=== Exercise ===
From the first line of the records down to the one that holds "## config.mk", transcribe each line exactly and add nothing.

====== Data for this task

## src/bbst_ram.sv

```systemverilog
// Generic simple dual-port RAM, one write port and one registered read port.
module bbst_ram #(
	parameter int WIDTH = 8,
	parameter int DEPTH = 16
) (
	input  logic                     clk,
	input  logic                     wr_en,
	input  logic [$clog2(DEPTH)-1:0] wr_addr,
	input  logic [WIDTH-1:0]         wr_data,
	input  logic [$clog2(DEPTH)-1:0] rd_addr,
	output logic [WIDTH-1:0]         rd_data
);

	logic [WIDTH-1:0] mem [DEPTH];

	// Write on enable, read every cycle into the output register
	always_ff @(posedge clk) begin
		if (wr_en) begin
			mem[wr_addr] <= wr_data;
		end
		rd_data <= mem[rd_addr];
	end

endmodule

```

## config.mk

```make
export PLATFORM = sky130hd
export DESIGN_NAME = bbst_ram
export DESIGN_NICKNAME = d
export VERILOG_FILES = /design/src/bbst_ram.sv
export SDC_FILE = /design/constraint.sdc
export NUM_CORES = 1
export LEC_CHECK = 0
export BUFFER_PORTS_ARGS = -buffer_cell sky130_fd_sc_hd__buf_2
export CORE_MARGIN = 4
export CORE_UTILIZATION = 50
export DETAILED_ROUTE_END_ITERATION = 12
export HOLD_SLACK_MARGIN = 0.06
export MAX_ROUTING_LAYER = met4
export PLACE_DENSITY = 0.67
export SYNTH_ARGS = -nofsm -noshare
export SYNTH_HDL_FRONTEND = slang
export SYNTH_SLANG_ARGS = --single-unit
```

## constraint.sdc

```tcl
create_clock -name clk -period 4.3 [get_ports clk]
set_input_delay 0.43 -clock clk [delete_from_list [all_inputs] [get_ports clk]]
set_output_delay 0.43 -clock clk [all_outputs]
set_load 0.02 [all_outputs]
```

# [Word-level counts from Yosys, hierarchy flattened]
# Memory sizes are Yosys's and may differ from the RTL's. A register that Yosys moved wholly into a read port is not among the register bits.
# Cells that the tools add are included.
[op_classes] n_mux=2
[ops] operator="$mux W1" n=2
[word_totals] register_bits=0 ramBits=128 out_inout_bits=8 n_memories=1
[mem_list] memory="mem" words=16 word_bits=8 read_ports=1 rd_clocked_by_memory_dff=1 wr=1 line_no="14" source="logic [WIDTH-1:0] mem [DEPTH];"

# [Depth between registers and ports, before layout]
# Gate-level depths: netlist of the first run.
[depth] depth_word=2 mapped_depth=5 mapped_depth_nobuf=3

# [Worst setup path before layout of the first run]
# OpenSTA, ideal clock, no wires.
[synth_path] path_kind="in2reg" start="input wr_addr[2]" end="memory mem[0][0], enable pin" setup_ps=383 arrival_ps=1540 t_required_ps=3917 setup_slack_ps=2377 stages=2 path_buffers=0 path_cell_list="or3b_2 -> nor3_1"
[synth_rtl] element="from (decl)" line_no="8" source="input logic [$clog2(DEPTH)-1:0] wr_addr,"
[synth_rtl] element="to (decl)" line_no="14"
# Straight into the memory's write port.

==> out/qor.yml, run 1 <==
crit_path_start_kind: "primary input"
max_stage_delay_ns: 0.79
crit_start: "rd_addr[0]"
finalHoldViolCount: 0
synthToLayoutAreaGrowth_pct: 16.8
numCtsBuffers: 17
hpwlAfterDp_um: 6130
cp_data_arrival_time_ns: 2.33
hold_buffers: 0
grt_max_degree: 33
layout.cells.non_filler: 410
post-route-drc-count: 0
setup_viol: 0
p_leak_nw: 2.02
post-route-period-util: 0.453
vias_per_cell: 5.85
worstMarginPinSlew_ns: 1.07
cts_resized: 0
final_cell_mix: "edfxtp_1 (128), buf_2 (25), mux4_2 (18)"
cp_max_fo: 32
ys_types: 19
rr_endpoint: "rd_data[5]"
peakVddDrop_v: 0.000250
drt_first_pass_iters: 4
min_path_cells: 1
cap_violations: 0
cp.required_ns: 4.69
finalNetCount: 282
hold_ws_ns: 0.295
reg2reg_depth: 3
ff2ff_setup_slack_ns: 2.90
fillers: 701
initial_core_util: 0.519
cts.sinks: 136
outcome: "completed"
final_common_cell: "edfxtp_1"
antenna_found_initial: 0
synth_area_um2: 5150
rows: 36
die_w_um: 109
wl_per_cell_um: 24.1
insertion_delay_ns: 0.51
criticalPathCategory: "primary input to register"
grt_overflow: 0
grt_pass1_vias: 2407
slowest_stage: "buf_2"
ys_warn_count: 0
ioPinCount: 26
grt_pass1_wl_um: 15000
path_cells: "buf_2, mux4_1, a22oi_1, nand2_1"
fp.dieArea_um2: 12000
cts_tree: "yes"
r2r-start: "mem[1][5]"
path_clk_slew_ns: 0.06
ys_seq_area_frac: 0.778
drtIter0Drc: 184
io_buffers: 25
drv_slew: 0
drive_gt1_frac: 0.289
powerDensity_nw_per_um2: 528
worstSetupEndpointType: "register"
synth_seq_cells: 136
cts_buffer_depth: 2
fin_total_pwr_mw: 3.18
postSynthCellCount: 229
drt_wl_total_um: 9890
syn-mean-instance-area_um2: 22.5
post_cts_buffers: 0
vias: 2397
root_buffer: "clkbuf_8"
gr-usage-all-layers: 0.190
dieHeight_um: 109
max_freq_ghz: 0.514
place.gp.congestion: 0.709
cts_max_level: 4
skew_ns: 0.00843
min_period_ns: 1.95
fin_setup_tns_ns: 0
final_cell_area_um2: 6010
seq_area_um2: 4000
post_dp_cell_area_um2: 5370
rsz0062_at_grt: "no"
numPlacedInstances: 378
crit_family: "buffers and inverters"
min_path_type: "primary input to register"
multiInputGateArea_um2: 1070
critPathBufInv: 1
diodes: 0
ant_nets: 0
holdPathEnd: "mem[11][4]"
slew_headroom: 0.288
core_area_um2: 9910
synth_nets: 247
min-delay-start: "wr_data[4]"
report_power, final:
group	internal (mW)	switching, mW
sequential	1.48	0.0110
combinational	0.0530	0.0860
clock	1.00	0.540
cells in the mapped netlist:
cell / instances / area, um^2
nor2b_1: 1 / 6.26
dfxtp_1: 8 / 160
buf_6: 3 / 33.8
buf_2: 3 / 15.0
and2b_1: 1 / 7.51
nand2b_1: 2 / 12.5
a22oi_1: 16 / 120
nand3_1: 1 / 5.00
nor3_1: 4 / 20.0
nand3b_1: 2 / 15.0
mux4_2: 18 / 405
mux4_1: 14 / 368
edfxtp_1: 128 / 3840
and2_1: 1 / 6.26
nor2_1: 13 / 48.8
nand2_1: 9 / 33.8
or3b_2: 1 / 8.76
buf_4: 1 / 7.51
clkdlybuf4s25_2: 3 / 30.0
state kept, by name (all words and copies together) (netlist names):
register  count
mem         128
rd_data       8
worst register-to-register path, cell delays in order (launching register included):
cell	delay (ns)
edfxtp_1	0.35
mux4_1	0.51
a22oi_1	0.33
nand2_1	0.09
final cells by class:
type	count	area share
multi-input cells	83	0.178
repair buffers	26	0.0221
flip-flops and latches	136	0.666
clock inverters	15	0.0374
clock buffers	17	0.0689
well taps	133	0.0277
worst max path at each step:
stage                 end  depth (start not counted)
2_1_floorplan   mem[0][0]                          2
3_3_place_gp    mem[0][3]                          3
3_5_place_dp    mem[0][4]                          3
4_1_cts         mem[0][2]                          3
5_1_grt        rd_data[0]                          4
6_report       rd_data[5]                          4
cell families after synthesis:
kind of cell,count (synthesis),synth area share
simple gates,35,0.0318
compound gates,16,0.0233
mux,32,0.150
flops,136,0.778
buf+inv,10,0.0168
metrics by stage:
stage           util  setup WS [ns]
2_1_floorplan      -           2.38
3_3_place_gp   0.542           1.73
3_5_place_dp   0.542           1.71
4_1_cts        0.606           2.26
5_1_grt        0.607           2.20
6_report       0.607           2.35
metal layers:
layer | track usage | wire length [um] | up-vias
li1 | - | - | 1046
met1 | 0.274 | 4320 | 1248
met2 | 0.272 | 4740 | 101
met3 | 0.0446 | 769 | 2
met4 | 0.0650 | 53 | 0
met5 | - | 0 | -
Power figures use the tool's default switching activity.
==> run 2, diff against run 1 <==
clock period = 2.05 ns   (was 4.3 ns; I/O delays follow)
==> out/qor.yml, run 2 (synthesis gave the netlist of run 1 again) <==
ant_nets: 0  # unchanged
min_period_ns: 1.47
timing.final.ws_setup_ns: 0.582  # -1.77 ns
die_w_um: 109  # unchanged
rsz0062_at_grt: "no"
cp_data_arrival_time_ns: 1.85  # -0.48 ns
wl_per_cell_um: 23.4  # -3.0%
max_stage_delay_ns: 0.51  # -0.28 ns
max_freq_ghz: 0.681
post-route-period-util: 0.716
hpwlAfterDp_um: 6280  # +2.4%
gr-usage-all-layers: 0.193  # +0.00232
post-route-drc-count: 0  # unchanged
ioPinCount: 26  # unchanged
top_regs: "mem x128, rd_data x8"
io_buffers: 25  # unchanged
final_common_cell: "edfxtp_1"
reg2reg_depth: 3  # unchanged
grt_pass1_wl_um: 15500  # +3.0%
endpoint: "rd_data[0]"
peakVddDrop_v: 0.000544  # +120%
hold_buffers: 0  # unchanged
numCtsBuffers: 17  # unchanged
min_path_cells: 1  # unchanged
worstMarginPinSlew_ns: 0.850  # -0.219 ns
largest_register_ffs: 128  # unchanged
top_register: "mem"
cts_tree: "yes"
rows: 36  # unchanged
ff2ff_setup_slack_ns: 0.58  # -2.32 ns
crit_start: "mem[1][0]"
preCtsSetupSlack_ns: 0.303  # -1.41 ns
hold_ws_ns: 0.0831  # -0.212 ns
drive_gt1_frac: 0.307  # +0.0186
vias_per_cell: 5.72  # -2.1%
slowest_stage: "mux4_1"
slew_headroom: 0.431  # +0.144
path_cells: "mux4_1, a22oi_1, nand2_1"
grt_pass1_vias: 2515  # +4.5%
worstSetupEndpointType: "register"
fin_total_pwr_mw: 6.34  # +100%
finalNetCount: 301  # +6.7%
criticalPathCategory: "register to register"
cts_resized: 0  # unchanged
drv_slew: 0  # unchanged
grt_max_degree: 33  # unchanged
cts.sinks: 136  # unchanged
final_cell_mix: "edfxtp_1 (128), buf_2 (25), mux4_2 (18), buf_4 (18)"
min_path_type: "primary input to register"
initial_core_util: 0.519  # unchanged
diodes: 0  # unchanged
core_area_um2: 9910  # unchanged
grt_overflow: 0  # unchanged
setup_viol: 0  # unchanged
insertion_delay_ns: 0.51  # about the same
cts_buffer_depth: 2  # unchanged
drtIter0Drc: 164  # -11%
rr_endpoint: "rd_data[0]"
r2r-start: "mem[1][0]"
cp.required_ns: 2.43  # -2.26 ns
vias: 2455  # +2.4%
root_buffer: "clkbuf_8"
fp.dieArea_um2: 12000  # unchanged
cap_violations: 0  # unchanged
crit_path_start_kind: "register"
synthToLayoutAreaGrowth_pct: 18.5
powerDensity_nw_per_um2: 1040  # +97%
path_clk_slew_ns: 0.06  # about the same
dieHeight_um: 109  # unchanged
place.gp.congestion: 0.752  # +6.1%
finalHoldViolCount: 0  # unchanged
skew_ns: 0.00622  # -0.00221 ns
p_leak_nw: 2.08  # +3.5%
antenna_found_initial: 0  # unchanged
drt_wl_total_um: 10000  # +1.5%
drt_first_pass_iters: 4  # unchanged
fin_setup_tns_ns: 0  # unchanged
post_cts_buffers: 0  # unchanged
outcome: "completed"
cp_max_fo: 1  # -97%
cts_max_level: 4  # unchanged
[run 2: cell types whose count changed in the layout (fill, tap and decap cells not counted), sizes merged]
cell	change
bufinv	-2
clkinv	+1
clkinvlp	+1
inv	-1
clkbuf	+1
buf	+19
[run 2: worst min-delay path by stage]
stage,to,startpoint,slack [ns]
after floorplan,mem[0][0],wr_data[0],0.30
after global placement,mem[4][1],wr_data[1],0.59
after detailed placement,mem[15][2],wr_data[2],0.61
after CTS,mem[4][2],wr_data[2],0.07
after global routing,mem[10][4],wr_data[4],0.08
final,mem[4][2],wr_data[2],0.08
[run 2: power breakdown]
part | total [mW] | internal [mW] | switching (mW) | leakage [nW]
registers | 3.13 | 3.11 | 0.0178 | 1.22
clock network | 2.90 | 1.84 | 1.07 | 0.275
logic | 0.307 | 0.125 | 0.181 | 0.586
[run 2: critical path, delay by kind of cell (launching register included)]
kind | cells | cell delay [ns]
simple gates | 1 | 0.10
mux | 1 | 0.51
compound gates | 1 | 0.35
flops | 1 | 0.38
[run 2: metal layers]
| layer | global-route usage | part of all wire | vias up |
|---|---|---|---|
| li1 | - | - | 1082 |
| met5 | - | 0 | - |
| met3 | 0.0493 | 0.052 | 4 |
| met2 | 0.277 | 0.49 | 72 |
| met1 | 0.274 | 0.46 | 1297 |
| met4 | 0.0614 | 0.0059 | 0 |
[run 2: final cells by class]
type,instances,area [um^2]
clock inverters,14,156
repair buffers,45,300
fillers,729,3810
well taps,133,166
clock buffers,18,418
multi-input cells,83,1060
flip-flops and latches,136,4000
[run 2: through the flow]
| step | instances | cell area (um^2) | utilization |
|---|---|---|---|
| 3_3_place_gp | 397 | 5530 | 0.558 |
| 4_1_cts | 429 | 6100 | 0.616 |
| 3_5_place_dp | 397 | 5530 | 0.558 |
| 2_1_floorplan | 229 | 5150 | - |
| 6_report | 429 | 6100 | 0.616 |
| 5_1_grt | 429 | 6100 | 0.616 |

============

=== The answer ===
## src/bbst_ram.sv

```systemverilog
// Generic simple dual-port RAM, one write port and one registered read port.
module bbst_ram #(
	parameter int WIDTH = 8,
	parameter int DEPTH = 16
) (
	input  logic                     clk,
	input  logic                     wr_en,
	input  logic [$clog2(DEPTH)-1:0] wr_addr,
	input  logic [WIDTH-1:0]         wr_data,
	input  logic [$clog2(DEPTH)-1:0] rd_addr,
	output logic [WIDTH-1:0]         rd_data
);

	logic [WIDTH-1:0] mem [DEPTH];

	// Write on enable, read every cycle into the output register
	always_ff @(posedge clk) begin
		if (wr_en) begin
			mem[wr_addr] <= wr_data;
		end
		rd_data <= mem[rd_addr];
	end

endmodule

```

## config.mk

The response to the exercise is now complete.